Could making soap from craft beer help the sector reduce waste?
White Pine Bath & Brew, which creates vegan soap with out of date beer, is expanding its reach, raising the question — why aren’t more companies doing this?
White Pine Bath & Brew founder Elaine Kinney revealed in local reports that after setting up the business in Maine during the pandemic, she has since expanded its portfolio to feature 16 different beers from 11 breweries across the state and aims to broaden the business further.
Kinney explained not only is beer “good for the skin” but it also brings added benefits “due to the brewer’s yeast and hops it contains”. Plus, according to Kinney the “amino acids in hops sooth irritated skin and the brewer’s yeast has several essential vitamins”.
Kinney said: “There are so many incredible entrepreneurs in southern Maine. I saw these people creating their own dream jobs and opening small businesses that became major hubs for the community.”
To be of benefit to both the environment and also the local area, White Pine Bath & Brew has since engaged in fundraising initiatives, partnering with school districts and Peace Ridge Sanctuary to give back to the community.

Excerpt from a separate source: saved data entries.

--- src/rtl/cordic_phase_sequencer.sv ---
// cordic_phase_sequencer: front-end sequencer for the iterative CORDIC
// core and offset-binary quarter selector; one phase in, one (x,y) out.
module cordic_phase_sequencer #(
    parameter int DATA_WIDTH  = 12,
    parameter int PHASE_WIDTH = 16,
    parameter int TIMEOUT     = 16,
    parameter int SEL_LATENCY = 1
) (
    input  logic                   clock,
    input  logic                   reset,
    input  logic                   in_valid,
    output logic                   in_ready,
    input  logic [PHASE_WIDTH-1:0] in_phase,
    output logic                   core_start,
    output logic [PHASE_WIDTH-3:0] core_angle,
    input  logic                   core_done,
    output logic [1:0]             sel_quarter,
    input  logic [DATA_WIDTH:0]    sel_x,
    input  logic [DATA_WIDTH:0]    sel_y,
    output logic                   out_valid,
    input  logic                   out_ready,
    output logic [DATA_WIDTH:0]    out_x,
    output logic [DATA_WIDTH:0]    out_y,
    output logic                   out_err,
    output logic                   busy
);

    localparam int TW = $clog2(TIMEOUT) + 1;
    localparam int SW = $clog2(SEL_LATENCY + 1) + 1;

    localparam logic [TW-1:0] TIMER_LAST = TW'(TIMEOUT - 1);
    localparam logic [SW-1:0] SEL_LAST   = SW'(SEL_LATENCY);

    localparam logic [DATA_WIDTH:0] MIDSCALE =
        {2'b01, {(DATA_WIDTH-1){1'b0}}};

    typedef enum logic [2:0] {
        S_IDLE,
        S_LOAD,
        S_RUN,
        S_SEL,
        S_OUT
    } state_t;

    state_t state_q;
    state_t state_d;

    logic [TW-1:0] timer_q;
    logic [SW-1:0] sel_cnt_q;

    logic accept;
    logic clr_cnt;
    logic inc_timer;
    logic inc_sel;
    logic abort;
    logic capture;

    logic [1:0]             quadrant;
    logic [PHASE_WIDTH-3:0] frac;

    assign quadrant = in_phase[PHASE_WIDTH-1:PHASE_WIDTH-2];
    assign frac     = in_phase[PHASE_WIDTH-3:0];

    assign in_ready   = (state_q == S_IDLE);
    assign busy       = (state_q != S_IDLE);
    assign core_start = (state_q == S_LOAD);
    assign out_valid  = (state_q == S_OUT);

    // State register; reset returns to IDLE from anywhere.
    always_ff @(posedge clock) begin
        if (reset) begin
            state_q <= S_IDLE;
        end else begin
            state_q <= state_d;
        end
    end

    // Next-state and datapath strobes; core_done only counts in RUN.
    always_comb begin
        state_d   = state_q;
        accept    = 1'b0;
        clr_cnt   = 1'b0;
        inc_timer = 1'b0;
        inc_sel   = 1'b0;
        abort     = 1'b0;
        capture   = 1'b0;
        unique case (state_q)
            S_IDLE: begin
                if (in_valid) begin
                    accept  = 1'b1;
                    state_d = S_LOAD;
                end
            end
            S_LOAD: begin
                clr_cnt = 1'b1;
                state_d = S_RUN;
            end
            S_RUN: begin
                if (core_done) begin
                    state_d = S_SEL;
                end else if (timer_q == TIMER_LAST) begin
                    abort   = 1'b1;
                    state_d = S_OUT;
                end else begin
                    inc_timer = 1'b1;
                end
            end
            S_SEL: begin
                if (sel_cnt_q == SEL_LAST) begin
                    capture = 1'b1;
                    state_d = S_OUT;
                end else begin
                    inc_sel = 1'b1;
                end
            end
            S_OUT: begin
                if (out_ready) begin
                    state_d = S_IDLE;
                end
            end
            default: begin
                state_d = S_IDLE;
            end
        endcase
    end

    // Request latch, timers and result registers.
    always_ff @(posedge clock) begin
        if (reset) begin
            timer_q     <= '0;
            sel_cnt_q   <= '0;
            core_angle  <= '0;
            sel_quarter <= 2'b00;
            out_x       <= MIDSCALE;
            out_y       <= MIDSCALE;
            out_err     <= 1'b0;
        end else begin
            if (accept) begin
                sel_quarter <= quadrant;
                core_angle  <= quadrant[0] ? ~frac : frac;
                out_err     <= 1'b0;
            end
            if (clr_cnt) begin
                timer_q   <= '0;
                sel_cnt_q <= '0;
            end
            if (inc_timer) begin
                timer_q <= timer_q + TW'(1);
            end
            if (inc_sel) begin
                sel_cnt_q <= sel_cnt_q + SW'(1);
            end
            if (abort) begin
                out_x   <= MIDSCALE;
                out_y   <= MIDSCALE;
                out_err <= 1'b1;
            end
            if (capture) begin
                out_x   <= sel_x;
                out_y   <= sel_y;
                out_err <= 1'b0;
            end
        end
    end

endmodule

The goal of the business revolves around “sustainability and reducing waste” said Kinney who explained that “by accepting short-fills and past-date beer from local breweries, White Pine Bath & Brew contributes to a eco-friendlier and more sustainable ecosystem for all involved”.
She explained: “What was once excess beer destined for disposal now finds new life as a valuable ingredient in a soap-making process” and revealed how “craft beer also contributes to a luxurious lather, enhancing the overall bathing experience”.
According to Kinney, each soap design starts with a theme, which guides the selection of a beer from a local brewery that complements the concept” before additional ingredients such as “fats and oils are combined in precise proportions, determine essential characteristics such as soap hardness, cleansing power, conditioning properties, and lather”.
Additionally, “to ensure pH balance, all recipes undergo verification through a soaping calculator system,” she observed and revealed that White Pine Bath & Brew’s upcoming release, Spiced Chai, captures the essence of a cosy autumn evening.
Kinney added: “The soap incorporates Oktoberfest by using a Märzen-style lager from Rising Tide Brewing Co. enriched with ground nutmeg for exfoliation and cocoa butter to moisturize and shield the skin from dry autumn air.”
Contrary to expectations, Kinney pointed out that the soap doesn’t carry a beer scent, as fragrances are derived from carefully selected combinations of added oils and also reassured “there is no risk of intoxication, as the soap-making process, which involves boiling the beer to remove alcohol, leaves no traces of alcohol in the final product”.
The business, which answers both a consumer need for more conscientiously-created natural products in place of plastic-container shower gels on the market and Aldi gives breweries the opportunity to achieve sustainability goals. Which begs the question: Shouldn’t more beer producers be considering this path towards a more eco-conscious future?